The problem: All lines with the word "register" must be pulled from the entries below.

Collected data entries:
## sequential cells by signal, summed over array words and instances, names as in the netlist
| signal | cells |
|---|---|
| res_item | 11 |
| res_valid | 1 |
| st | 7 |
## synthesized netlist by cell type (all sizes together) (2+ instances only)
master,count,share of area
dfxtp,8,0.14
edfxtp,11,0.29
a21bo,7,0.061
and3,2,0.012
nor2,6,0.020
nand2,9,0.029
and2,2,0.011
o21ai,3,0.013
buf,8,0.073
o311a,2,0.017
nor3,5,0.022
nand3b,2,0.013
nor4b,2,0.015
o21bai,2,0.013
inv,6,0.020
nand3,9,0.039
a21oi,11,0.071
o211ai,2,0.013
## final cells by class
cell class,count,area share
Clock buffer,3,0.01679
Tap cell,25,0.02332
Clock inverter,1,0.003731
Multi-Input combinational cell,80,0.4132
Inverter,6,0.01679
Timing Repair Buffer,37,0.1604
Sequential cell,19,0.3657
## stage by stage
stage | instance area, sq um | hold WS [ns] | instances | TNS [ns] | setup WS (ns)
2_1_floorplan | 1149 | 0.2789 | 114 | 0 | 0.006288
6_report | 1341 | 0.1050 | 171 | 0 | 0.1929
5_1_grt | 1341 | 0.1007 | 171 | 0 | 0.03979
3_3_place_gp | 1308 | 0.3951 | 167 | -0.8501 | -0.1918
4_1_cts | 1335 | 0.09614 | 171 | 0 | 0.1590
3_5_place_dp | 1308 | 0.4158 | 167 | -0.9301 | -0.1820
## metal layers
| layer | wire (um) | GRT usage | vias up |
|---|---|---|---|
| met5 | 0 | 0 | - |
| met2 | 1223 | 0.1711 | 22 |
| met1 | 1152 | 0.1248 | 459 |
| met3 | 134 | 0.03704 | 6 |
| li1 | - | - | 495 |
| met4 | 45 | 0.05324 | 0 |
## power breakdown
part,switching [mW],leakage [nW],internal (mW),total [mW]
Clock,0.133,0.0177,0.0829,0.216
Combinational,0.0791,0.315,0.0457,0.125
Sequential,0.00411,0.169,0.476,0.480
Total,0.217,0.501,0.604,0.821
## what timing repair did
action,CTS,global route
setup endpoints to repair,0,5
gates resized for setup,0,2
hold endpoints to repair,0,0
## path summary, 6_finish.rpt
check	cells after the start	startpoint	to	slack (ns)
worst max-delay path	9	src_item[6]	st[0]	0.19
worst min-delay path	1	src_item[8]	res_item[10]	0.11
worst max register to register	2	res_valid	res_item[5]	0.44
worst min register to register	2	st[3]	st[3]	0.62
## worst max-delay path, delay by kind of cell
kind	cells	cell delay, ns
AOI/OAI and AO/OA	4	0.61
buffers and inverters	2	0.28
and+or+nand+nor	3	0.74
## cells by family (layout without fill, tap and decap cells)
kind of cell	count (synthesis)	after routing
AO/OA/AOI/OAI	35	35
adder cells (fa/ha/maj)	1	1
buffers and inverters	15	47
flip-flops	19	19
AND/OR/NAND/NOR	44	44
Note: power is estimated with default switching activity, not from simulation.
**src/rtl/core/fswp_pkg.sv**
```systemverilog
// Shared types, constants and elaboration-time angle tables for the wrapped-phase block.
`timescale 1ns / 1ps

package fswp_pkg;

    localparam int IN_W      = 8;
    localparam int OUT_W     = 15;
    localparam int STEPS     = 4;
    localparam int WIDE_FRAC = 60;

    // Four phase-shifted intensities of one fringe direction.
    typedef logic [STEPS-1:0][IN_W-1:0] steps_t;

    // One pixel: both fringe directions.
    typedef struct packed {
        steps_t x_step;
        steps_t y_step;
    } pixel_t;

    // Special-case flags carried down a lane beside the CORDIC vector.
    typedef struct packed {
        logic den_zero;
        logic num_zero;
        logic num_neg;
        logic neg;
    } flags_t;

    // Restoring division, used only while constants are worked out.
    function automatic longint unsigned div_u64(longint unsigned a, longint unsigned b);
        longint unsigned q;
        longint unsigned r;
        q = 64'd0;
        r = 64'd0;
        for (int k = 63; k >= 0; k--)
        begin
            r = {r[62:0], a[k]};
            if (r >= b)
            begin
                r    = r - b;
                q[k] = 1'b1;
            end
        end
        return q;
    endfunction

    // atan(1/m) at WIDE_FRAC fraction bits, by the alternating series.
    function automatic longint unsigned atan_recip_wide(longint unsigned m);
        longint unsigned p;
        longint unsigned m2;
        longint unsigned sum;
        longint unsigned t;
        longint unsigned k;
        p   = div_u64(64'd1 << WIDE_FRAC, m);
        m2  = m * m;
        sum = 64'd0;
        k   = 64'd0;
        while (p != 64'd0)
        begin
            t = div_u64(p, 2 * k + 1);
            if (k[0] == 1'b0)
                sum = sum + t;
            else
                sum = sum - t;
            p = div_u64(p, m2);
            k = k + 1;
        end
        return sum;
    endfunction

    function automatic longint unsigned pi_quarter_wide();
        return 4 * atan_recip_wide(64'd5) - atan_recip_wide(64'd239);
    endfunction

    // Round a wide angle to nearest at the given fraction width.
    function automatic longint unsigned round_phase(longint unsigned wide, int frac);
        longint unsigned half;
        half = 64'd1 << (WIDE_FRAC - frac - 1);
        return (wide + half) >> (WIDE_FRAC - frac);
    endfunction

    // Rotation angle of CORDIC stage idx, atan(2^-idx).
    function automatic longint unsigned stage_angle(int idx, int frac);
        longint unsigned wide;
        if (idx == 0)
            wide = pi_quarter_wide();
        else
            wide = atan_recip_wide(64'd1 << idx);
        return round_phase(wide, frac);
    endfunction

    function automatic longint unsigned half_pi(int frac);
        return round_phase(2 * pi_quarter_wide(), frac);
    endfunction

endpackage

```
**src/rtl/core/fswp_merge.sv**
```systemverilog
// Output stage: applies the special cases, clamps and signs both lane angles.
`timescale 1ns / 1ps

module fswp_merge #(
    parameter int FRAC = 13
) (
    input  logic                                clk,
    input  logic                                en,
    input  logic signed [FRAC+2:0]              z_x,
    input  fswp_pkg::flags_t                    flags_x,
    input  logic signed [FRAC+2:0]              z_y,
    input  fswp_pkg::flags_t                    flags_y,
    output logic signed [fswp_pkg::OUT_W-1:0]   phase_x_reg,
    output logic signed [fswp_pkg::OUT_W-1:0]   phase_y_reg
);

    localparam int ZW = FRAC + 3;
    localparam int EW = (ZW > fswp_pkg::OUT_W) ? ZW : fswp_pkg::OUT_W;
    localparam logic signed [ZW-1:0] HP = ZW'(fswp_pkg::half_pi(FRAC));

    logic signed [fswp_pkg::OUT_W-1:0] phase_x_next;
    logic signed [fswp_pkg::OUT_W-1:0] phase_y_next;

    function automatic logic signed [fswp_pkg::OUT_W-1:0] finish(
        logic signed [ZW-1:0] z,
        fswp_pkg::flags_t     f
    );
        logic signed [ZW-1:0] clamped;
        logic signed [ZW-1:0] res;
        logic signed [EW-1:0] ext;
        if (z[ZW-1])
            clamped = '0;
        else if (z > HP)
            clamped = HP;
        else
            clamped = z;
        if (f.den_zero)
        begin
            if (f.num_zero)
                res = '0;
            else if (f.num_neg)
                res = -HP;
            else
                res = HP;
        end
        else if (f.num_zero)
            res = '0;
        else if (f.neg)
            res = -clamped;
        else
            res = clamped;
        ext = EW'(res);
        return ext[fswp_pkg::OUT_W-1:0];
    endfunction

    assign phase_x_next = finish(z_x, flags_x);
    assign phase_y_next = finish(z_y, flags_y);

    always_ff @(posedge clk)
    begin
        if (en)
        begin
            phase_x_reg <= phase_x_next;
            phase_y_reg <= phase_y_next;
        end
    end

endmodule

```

Answer for this exercise:
worst max register to register	2	res_valid	res_item[5]	0.44
worst min register to register	2	st[3]	st[3]	0.62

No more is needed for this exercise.